_Problem to solve_
The lines from the start of the records through the one containing "inv_1 | 22 |" are to be restated word for word; please include both ends.

#### Source material ####

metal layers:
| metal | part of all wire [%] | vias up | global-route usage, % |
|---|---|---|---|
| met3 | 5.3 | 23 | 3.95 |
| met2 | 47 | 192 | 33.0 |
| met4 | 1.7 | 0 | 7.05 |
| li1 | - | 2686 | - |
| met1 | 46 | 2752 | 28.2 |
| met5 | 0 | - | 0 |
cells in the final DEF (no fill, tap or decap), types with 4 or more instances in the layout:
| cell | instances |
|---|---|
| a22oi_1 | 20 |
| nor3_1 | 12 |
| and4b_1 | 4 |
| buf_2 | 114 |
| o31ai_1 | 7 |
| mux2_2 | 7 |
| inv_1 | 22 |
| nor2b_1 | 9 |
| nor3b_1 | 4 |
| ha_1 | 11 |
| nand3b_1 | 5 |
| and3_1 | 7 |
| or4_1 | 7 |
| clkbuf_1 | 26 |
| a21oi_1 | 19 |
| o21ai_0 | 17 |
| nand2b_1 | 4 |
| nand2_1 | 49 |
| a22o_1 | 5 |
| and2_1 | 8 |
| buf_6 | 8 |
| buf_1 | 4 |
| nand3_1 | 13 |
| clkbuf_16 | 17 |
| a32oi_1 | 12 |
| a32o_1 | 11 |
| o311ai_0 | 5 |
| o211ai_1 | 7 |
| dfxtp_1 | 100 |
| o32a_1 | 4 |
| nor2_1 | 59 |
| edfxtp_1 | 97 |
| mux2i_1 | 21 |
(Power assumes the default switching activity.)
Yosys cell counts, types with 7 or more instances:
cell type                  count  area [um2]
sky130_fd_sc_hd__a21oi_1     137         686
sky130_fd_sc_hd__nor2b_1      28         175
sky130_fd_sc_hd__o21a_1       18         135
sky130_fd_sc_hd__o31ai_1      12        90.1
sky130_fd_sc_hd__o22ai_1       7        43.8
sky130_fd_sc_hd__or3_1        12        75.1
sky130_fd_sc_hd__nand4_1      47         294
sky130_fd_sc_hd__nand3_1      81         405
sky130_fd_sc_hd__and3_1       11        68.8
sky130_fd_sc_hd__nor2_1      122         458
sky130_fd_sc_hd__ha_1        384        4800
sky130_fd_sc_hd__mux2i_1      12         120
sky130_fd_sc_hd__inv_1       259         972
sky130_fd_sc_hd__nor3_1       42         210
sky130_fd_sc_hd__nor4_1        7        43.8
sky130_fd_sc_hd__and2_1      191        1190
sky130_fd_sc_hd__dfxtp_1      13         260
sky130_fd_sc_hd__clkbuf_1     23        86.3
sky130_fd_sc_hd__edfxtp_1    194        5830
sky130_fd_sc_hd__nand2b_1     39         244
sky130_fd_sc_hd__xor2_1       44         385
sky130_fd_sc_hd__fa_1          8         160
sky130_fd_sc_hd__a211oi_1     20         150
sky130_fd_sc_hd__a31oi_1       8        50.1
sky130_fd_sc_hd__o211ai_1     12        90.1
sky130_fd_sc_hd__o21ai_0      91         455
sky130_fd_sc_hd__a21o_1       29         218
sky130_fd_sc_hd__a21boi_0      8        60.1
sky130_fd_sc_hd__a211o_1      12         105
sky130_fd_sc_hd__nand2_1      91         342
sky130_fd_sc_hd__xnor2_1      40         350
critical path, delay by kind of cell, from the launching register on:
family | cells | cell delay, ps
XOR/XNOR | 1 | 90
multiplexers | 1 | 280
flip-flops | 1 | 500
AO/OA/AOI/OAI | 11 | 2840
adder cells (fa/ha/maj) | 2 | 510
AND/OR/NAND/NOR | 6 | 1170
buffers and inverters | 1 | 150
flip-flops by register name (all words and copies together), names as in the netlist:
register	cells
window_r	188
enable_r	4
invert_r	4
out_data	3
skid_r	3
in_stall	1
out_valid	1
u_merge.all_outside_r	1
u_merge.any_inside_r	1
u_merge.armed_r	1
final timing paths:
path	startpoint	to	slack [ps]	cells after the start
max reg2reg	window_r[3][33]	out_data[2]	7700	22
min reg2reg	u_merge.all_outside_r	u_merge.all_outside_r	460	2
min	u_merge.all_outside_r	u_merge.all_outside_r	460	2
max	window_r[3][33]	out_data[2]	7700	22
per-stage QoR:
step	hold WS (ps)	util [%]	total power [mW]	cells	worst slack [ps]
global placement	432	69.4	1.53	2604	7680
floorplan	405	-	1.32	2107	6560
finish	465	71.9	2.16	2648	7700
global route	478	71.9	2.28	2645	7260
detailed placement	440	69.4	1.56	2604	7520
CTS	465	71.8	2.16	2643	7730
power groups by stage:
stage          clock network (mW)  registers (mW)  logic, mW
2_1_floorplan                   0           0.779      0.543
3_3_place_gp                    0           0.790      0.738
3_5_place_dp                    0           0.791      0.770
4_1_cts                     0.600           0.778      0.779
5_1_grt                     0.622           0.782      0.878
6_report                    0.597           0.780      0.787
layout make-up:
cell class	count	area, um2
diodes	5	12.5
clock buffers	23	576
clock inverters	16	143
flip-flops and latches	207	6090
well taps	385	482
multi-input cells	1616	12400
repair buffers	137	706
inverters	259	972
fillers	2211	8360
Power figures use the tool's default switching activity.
File: config.mk
export PLATFORM = sky130hd
export DESIGN_NAME = event_coalescer_with_deadline
export DESIGN_NICKNAME = d
export VERILOG_FILES = /design/src/rtl/ecd_pkg.sv /design/src/rtl/event_coalescer_with_deadline.sv /design/src/rtl/ecd_ram.sv /design/src/rtl/ecd_front.sv /design/src/rtl/ecd_back.sv
export SDC_FILE = /design/constraint.sdc
export NUM_CORES = 2
export LEC_CHECK = 0
export BUFFER_PORTS_ARGS = -buffer_cell sky130_fd_sc_hd__buf_2
export CAP_MARGIN = 20
export CORE_ASPECT_RATIO = 1.75
export CORE_MARGIN = 4
export CORE_UTILIZATION = 30
export CTS_CLUSTER_SIZE = 14
export DETAILED_ROUTE_END_ITERATION = 8
export GPL_TIMING_DRIVEN = 0
export SKIP_LAST_GASP = 1
export SLEW_MARGIN = 20
export SYNTH_ARGS = -nofsm -noshare
export SYNTH_HDL_FRONTEND = slang
export SYNTH_HIERARCHICAL = 1
export SYNTH_SLANG_ARGS = --single-unit
File: constraint.sdc
create_clock -name clk -period 46.6 [get_ports clk]
set_input_delay 2.33 -clock clk [delete_from_list [all_inputs] [get_ports clk]]
set_output_delay 2.33 -clock clk [all_outputs]
set_load 0.05 [all_outputs]
File: src/rtl/ecd_pkg.sv
// ----------------------------------------------------------------------------
// ecd_pkg
// Shared types and codes for the event coalescer with deadline.
// ----------------------------------------------------------------------------
package ecd_pkg;

  typedef enum logic [1:0] {
    OP_ENQUEUE = 2'd0,
    OP_DRAIN   = 2'd1,
    OP_CLEAR   = 2'd2,
    OP_NONE    = 2'd3
  } opcode_t;

  typedef enum logic [2:0] {
    K_DRAINED    = 3'd0,
    K_ACCEPTED   = 3'd1,
    K_FULL       = 3'd2,
    K_DRAIN_DONE = 3'd3,
    K_CLEAR_DONE = 3'd4
  } kind_t;

  typedef enum logic [1:0] {
    REG_CHANGE_LIMIT = 2'd0,
    REG_BYTE_LIMIT   = 2'd1,
    REG_MIN_DELAY    = 2'd2,
    REG_MAX_DELAY    = 2'd3
  } reg_index_t;

  typedef enum logic [2:0] {
    S_IDLE,
    S_ENQ_SCAN,
    S_ENQ_WRITE,
    S_DRN_SCAN,
    S_CLEAR
  } state_t;

  // One queued command.
  typedef struct packed {
    opcode_t     opcode;
    logic [31:0] doc_key;
    logic [31:0] snapshot_handle;
    logic [31:0] text_bytes;
    logic [31:0] now_ms;
  } cmd_t;

  // Effective configuration, zero values already replaced.
  typedef struct packed {
    logic [15:0] change_limit;
    logic [31:0] byte_limit;
    logic [15:0] min_delay;
    logic [15:0] max_delay;
  } cfg_t;

  typedef struct packed {
    kind_t       kind;
    logic [31:0] out_key;
    logic [31:0] out_handle;
    logic        snapshot_only;
    logic [15:0] change_count;
    logic        next_valid;
    logic [31:0] next_ready_ms;
    logic        last;
  } result_t;

  localparam int QUEUE_DEPTH = 2;

endpackage

File: src/rtl/event_coalescer_with_deadline.sv
// ----------------------------------------------------------------------------
// event_coalescer_with_deadline
// Per-key change coalescing with quiet time and hard deadline.
// ----------------------------------------------------------------------------
// Enqueue: a dispatch step, one table pass and one update step, then the result.
// Drain: a dispatch step, then one table pass per drained entry plus one more
//   pass for the closing result; the single read port sets this.
// Clear: dispatch, then the clear state. A two-deep command queue takes items while the table works.
// Reset empties the table and the queue and loads the default registers.
// Results are strobed for one cycle; the receiver cannot stall.
module event_coalescer_with_deadline #(
  parameter int ENTRIES   = 16,
  parameter int TIME_BITS = 32
) (
  input  logic        clk,
  input  logic        rst,
  input  logic        start,
  output logic        busy,
  input  logic [1:0]  opcode,
  input  logic [31:0] doc_key,
  input  logic [31:0] snapshot_handle,
  input  logic [31:0] text_bytes,
  input  logic [31:0] now_ms,
  input  logic        cfg_we,
  input  logic [1:0]  cfg_index,
  input  logic [31:0] cfg_data,
  output logic        strobe,
  output logic [2:0]  kind,
  output logic [31:0] out_key,
  output logic [31:0] out_handle,
  output logic        snapshot_only,
  output logic [15:0] change_count,
  output logic        next_valid,
  output logic [31:0] next_ready_ms,
  output logic        last
);

  logic [15:0] change_limit;
  logic [31:0] byte_limit;
  logic [15:0] min_delay_ms;
  logic [15:0] max_delay_ms;
  logic [15:0] eff_min;

  ecd_pkg::cfg_t    cfg;
  ecd_pkg::cmd_t    cmd_in;
  ecd_pkg::cmd_t    cmd_head;
  ecd_pkg::result_t result;
  logic             cmd_valid;
  logic             pop;

  always_ff @(posedge clk) begin
    if (rst) begin
      change_limit <= 16'd64;
      byte_limit   <= 32'd65536;
      min_delay_ms <= 16'd8;
      max_delay_ms <= 16'd16;
    end else if (cfg_we) begin
      unique case (ecd_pkg::reg_index_t'(cfg_index))
        ecd_pkg::REG_CHANGE_LIMIT: change_limit <= cfg_data[15:0];
        ecd_pkg::REG_BYTE_LIMIT:   byte_limit   <= cfg_data;
        ecd_pkg::REG_MIN_DELAY:    min_delay_ms <= cfg_data[15:0];
        ecd_pkg::REG_MAX_DELAY:    max_delay_ms <= cfg_data[15:0];
        default: ;
      endcase
    end
  end

  assign eff_min = (min_delay_ms != '0) ? min_delay_ms : 16'd1;
  assign cfg.change_limit = (change_limit != '0) ? change_limit : 16'd1;
  assign cfg.byte_limit   = (byte_limit != '0) ? byte_limit : 32'd1;
  assign cfg.min_delay    = eff_min;
  assign cfg.max_delay    = (max_delay_ms > eff_min) ? max_delay_ms : eff_min;

  assign cmd_in.opcode          = ecd_pkg::opcode_t'(opcode);
  assign cmd_in.doc_key         = doc_key;
  assign cmd_in.snapshot_handle = snapshot_handle;
  assign cmd_in.text_bytes      = text_bytes;
  assign cmd_in.now_ms          = now_ms;

  ecd_front u_front (
    .clk       (clk),
    .rst       (rst),
    .start     (start),
    .busy      (busy),
    .cmd_in    (cmd_in),
    .cmd_valid (cmd_valid),
    .cmd_head  (cmd_head),
    .pop       (pop)
  );

  ecd_back #(.ENTRIES(ENTRIES), .TIME_BITS(TIME_BITS)) u_back (
    .clk       (clk),
    .rst       (rst),
    .cfg       (cfg),
    .cmd_valid (cmd_valid),
    .cmd_head  (cmd_head),
    .pop       (pop),
    .strobe    (strobe),
    .result    (result)
  );

  assign kind          = result.kind;
  assign out_key       = result.out_key;
  assign out_handle    = result.out_handle;
  assign snapshot_only = result.snapshot_only;
  assign change_count  = result.change_count;
  assign next_valid    = result.next_valid;
  assign next_ready_ms = result.next_ready_ms;
  assign last          = result.last;

  // a drained entry is never the closing transaction of a drain
  a_drained_not_last: assert property (@(posedge clk) disable iff (rst)
    strobe && kind == ecd_pkg::K_DRAINED |-> !last)
    else $error("drained entry marked last");

  a_other_last: assert property (@(posedge clk) disable iff (rst)
    strobe && kind != ecd_pkg::K_DRAINED |-> last)
    else $error("single result not marked last");

  // a closing result is never followed at once by another strobe
  a_no_back_to_back_last: assert property (@(posedge clk) disable iff (rst)
    strobe && last |=> !strobe)
    else $error("result right after a closing result");

  a_empty_drain: assert property (@(posedge clk) disable iff (rst)
    strobe && kind == ecd_pkg::K_DRAIN_DONE && !next_valid |-> next_ready_ms == '0)
    else $error("next ready time without pending entry");

endmodule

File: src/rtl/ecd_ram.sv
// ----------------------------------------------------------------------------
// ecd_ram
// Generic single write port, single read port RAM with registered read.
// ----------------------------------------------------------------------------
module ecd_ram #(
  parameter int WIDTH = 32,
  parameter int DEPTH = 16
) (
  input  logic                                    clk,
  input  logic                                    we,
  input  logic [(DEPTH > 1 ? $clog2(DEPTH) : 1)-1:0] waddr,
  input  logic [WIDTH-1:0]                        wdata,
  input  logic [(DEPTH > 1 ? $clog2(DEPTH) : 1)-1:0] raddr,
  output logic [WIDTH-1:0]                        rdata
);

  logic [WIDTH-1:0] mem [DEPTH];

  always_ff @(posedge clk) begin
    if (we) begin
      mem[waddr] <= wdata;
    end
    rdata <= mem[raddr];
  end

endmodule

File: src/rtl/ecd_front.sv
// ----------------------------------------------------------------------------
// ecd_front
// Takes commands, drops the unused opcode and queues the rest for the back end.
// ----------------------------------------------------------------------------
module ecd_front (
  input  logic           clk,
  input  logic           rst,
  input  logic           start,
  output logic           busy,
  input  ecd_pkg::cmd_t  cmd_in,
  output logic           cmd_valid,
  output ecd_pkg::cmd_t  cmd_head,
  input  logic           pop
);

  localparam int PW = $clog2(ecd_pkg::QUEUE_DEPTH);

  ecd_pkg::cmd_t q [ecd_pkg::QUEUE_DEPTH];
  logic [PW-1:0] wr_ptr;
  logic [PW-1:0] rd_ptr;
  logic [PW:0]   count;
  logic          push;
  logic          do_pop;

  assign busy      = (count == (PW+1)'(ecd_pkg::QUEUE_DEPTH));
  assign cmd_valid = (count != '0);
  assign cmd_head  = q[rd_ptr];
  assign push      = start && !busy && (cmd_in.opcode != ecd_pkg::OP_NONE);
  assign do_pop    = pop && cmd_valid;

  always_ff @(posedge clk) begin
    if (push) begin
      q[wr_ptr] <= cmd_in;
    end
  end

  always_ff @(posedge clk) begin
    if (rst) begin
      wr_ptr <= '0;
      rd_ptr <= '0;
      count  <= '0;
    end else begin
      if (push) begin
        wr_ptr <= wr_ptr + 1'b1;
      end
      if (do_pop) begin
        rd_ptr <= rd_ptr + 1'b1;
      end
      count <= count + (PW+1)'(push) - (PW+1)'(do_pop);
    end
  end

endmodule

File: src/rtl/ecd_back.sv
// ----------------------------------------------------------------------------
// ecd_back
// Slot table and sequencer: scans the table one slot per cycle for
// enqueue lookups and for ordered drains.
// ----------------------------------------------------------------------------
module ecd_back #(
  parameter int ENTRIES   = 16,
  parameter int TIME_BITS = 32
) (
  input  logic              clk,
  input  logic              rst,
  input  ecd_pkg::cfg_t     cfg,
  input  logic              cmd_valid,
  input  ecd_pkg::cmd_t     cmd_head,
  output logic              pop,
  output logic              strobe,
  output ecd_pkg::result_t  result
);

  localparam int IW = (ENTRIES > 1) ? $clog2(ENTRIES) : 1;
  localparam int TB = TIME_BITS;
  localparam int CW = (TIME_BITS > 32) ? TIME_BITS : 32;
  // entry layout from the LSB: flag, bytes, changes, deadline, ready, handle, key
  localparam int O_BYTES = 1;
  localparam int O_CHG   = 33;
  localparam int O_DL    = 49;
  localparam int O_RDY   = 49 + TB;
  localparam int O_HDL   = 49 + 2*TB;
  localparam int O_KEY   = 81 + 2*TB;
  localparam int EW      = 113 + 2*TB;

  ecd_pkg::state_t state, state_next;
  ecd_pkg::cmd_t   cmd;

  logic [ENTRIES-1:0] valid;
  logic [IW:0]        cnt;
  logic               rd_pend;
  logic [IW-1:0]      rd_idx;
  logic               scan_end;

  logic               ram_we;
  logic [IW-1:0]      ram_waddr;
  logic [EW-1:0]      ram_wdata;
  logic [EW-1:0]      rdata;

  logic               hit_found;
  logic [IW-1:0]      hit_idx;
  logic [EW-1:0]      hit_data;
  logic               free_found;
  logic [IW-1:0]      free_idx;

  logic               best_found;
  logic [IW-1:0]      best_idx;
  logic [31:0]        best_key;
  logic [31:0]        best_handle;
  logic               best_flag;
  logic [15:0]        best_chg;
  logic               nv;
  logic [TB-1:0]      nr;

  logic               strobe_next;
  ecd_pkg::result_t   result_next;

  // fields of the slot being read
  logic [31:0]   r_key;
  logic [TB-1:0] r_rdy;
  logic [TB-1:0] r_dl;
  logic [TB-1:0] r_min;
  logic          r_valid;
  logic          r_due;
  logic [CW-1:0] now_c;

  // enqueue update
  logic [TB-1:0] t_ready;
  logic [TB-1:0] t_dead;
  logic [15:0]   h_chg;
  logic [32:0]   h_sum;
  logic [31:0]   h_bytes;
  logic          h_flag;
  logic [TB-1:0] h_dl;
  logic [TB-1:0] h_ready;

  function automatic logic [TB-1:0] time_add(input logic [CW-1:0] now,
                                             input logic [15:0] d);
    logic [TB:0] s;
    s = {1'b0, now[TB-1:0]} + (TB+1)'(d);
    return s[TB] ? {TB{1'b1}} : s[TB-1:0];
  endfunction

  ecd_ram #(.WIDTH(EW), .DEPTH(ENTRIES)) u_slots (
    .clk   (clk),
    .we    (ram_we),
    .waddr (ram_waddr),
    .wdata (ram_wdata),
    .raddr (cnt[IW-1:0]),
    .rdata (rdata)
  );

  assign now_c    = CW'(cmd.now_ms);
  assign r_key    = rdata[O_KEY +: 32];
  assign r_rdy    = rdata[O_RDY +: TB];
  assign r_dl     = rdata[O_DL +: TB];
  assign r_min    = (r_rdy < r_dl) ? r_rdy : r_dl;
  assign r_valid  = rd_pend && valid[rd_idx];
  assign r_due    = r_valid && !((now_c < CW'(r_rdy)) && (now_c < CW'(r_dl)));
  assign scan_end = (cnt == (IW+1)'(ENTRIES)) && !rd_pend;

  assign t_ready = time_add(now_c, cfg.min_delay);
  assign t_dead  = time_add(now_c, cfg.max_delay);
  assign h_chg   = (hit_data[O_CHG +: 16] == 16'hFFFF) ? 16'hFFFF
                                                       : hit_data[O_CHG +: 16] + 16'd1;
  assign h_sum   = {1'b0, hit_data[O_BYTES +: 32]} + {1'b0, cmd.text_bytes};
  assign h_bytes = h_sum[32] ? 32'hFFFF_FFFF : h_sum[31:0];
  assign h_flag  = hit_data[0] || (h_chg > cfg.change_limit) || (h_bytes > cfg.byte_limit);
  assign h_dl    = hit_data[O_DL +: TB];
  assign h_ready = (t_ready < h_dl) ? t_ready : h_dl;

  always_comb begin
    state_next = state;
    unique case (state)
      ecd_pkg::S_IDLE: begin
        if (cmd_valid) begin
          unique case (cmd_head.opcode)
            ecd_pkg::OP_ENQUEUE: state_next = ecd_pkg::S_ENQ_SCAN;
            ecd_pkg::OP_DRAIN:   state_next = ecd_pkg::S_DRN_SCAN;
            default:             state_next = ecd_pkg::S_CLEAR;
          endcase
        end
      end
      ecd_pkg::S_ENQ_SCAN:  if (scan_end) state_next = ecd_pkg::S_ENQ_WRITE;
      ecd_pkg::S_ENQ_WRITE: state_next = ecd_pkg::S_IDLE;
      ecd_pkg::S_DRN_SCAN:  if (scan_end && !best_found) state_next = ecd_pkg::S_IDLE;
      ecd_pkg::S_CLEAR:     state_next = ecd_pkg::S_IDLE;
      default:              state_next = ecd_pkg::S_IDLE;
    endcase
  end

  always_comb begin
    pop         = 1'b0;
    ram_we      = 1'b0;
    ram_waddr   = hit_found ? hit_idx : free_idx;
    ram_wdata   = '0;
    strobe_next = 1'b0;
    result_next = '0;
    unique case (state)
      ecd_pkg::S_IDLE: pop = cmd_valid;
      ecd_pkg::S_ENQ_WRITE: begin
        strobe_next      = 1'b1;
        result_next.last = 1'b1;
        result_next.kind = ecd_pkg::K_ACCEPTED;
        if (hit_found) begin
          ram_we    = 1'b1;
          ram_wdata = {hit_data[O_KEY +: 32], cmd.snapshot_handle, h_ready, h_dl,
                       h_chg, h_bytes, h_flag};
        end else if (free_found) begin
          ram_we    = 1'b1;
          ram_wdata = {cmd.doc_key, cmd.snapshot_handle, t_ready, t_dead, 16'd1,
                       cmd.text_bytes, (cmd.text_bytes > cfg.byte_limit)};
        end else begin
          result_next.kind = ecd_pkg::K_FULL;
        end
      end
      ecd_pkg::S_DRN_SCAN: begin
        if (scan_end) begin
          strobe_next = 1'b1;
          if (best_found) begin
            result_next.kind          = ecd_pkg::K_DRAINED;
            result_next.out_key       = best_key;
            result_next.out_handle    = best_handle;
            result_next.snapshot_only = best_flag;
            result_next.change_count  = best_chg;
          end else begin
            result_next.kind          = ecd_pkg::K_DRAIN_DONE;
            result_next.next_valid    = nv;
            result_next.next_ready_ms = 32'(CW'(nr));
            result_next.last          = 1'b1;
          end
        end
      end
      ecd_pkg::S_CLEAR: begin
        strobe_next      = 1'b1;
        result_next.kind = ecd_pkg::K_CLEAR_DONE;
        result_next.last = 1'b1;
      end
      default: ;
    endcase
  end

  always_ff @(posedge clk) begin
    if (rst) begin
      state  <= ecd_pkg::S_IDLE;
      valid  <= '0;
      strobe <= 1'b0;
    end else begin
      state  <= state_next;
      strobe <= strobe_next;
      if (state == ecd_pkg::S_CLEAR) begin
        valid <= '0;
      end
      if (state == ecd_pkg::S_ENQ_WRITE && !hit_found && free_found) begin
        valid[free_idx] <= 1'b1;
      end
      if (state == ecd_pkg::S_DRN_SCAN && scan_end && best_found) begin
        valid[best_idx] <= 1'b0;
      end
    end
  end

  // scan pointer and trackers
  always_ff @(posedge clk) begin
    result <= result_next;
    if (state == ecd_pkg::S_IDLE ||
        (state == ecd_pkg::S_DRN_SCAN && scan_end)) begin
      if (state == ecd_pkg::S_IDLE) begin
        cmd <= cmd_head;
      end
      cnt        <= '0;
      rd_pend    <= 1'b0;
      hit_found  <= 1'b0;
      free_found <= 1'b0;
      best_found <= 1'b0;
      nv         <= 1'b0;
      nr         <= '0;
    end else if (state == ecd_pkg::S_ENQ_SCAN || state == ecd_pkg::S_DRN_SCAN) begin
      if (cnt != (IW+1)'(ENTRIES)) begin
        cnt     <= cnt + 1'b1;
        rd_pend <= 1'b1;
        rd_idx  <= cnt[IW-1:0];
      end else begin
        rd_pend <= 1'b0;
      end
      if (rd_pend) begin
        if (state == ecd_pkg::S_ENQ_SCAN) begin
          if (r_valid && r_key == cmd.doc_key && !hit_found) begin
            hit_found <= 1'b1;
            hit_idx   <= rd_idx;
            hit_data  <= rdata;
          end
          if (!valid[rd_idx] && !free_found) begin
            free_found <= 1'b1;
            free_idx   <= rd_idx;
          end
        end else begin
          if (r_due && (!best_found || r_key < best_key)) begin
            best_found  <= 1'b1;
            best_idx    <= rd_idx;
            best_key    <= r_key;
            best_handle <= rdata[O_HDL +: 32];
            best_flag   <= rdata[0];
            best_chg    <= rdata[O_CHG +: 16];
          end
          // valid slots that are not due remain after the drain
          if (r_valid && !r_due && (!nv || r_min < nr)) begin
            nv <= 1'b1;
            nr <= r_min;
          end
        end
      end
    end
  end

endmodule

####

_Result below_
metal layers:
| metal | part of all wire [%] | vias up | global-route usage, % |
|---|---|---|---|
| met3 | 5.3 | 23 | 3.95 |
| met2 | 47 | 192 | 33.0 |
| met4 | 1.7 | 0 | 7.05 |
| li1 | - | 2686 | - |
| met1 | 46 | 2752 | 28.2 |
| met5 | 0 | - | 0 |
cells in the final DEF (no fill, tap or decap), types with 4 or more instances in the layout:
| cell | instances |
|---|---|
| a22oi_1 | 20 |
| nor3_1 | 12 |
| and4b_1 | 4 |
| buf_2 | 114 |
| o31ai_1 | 7 |
| mux2_2 | 7 |
| inv_1 | 22 |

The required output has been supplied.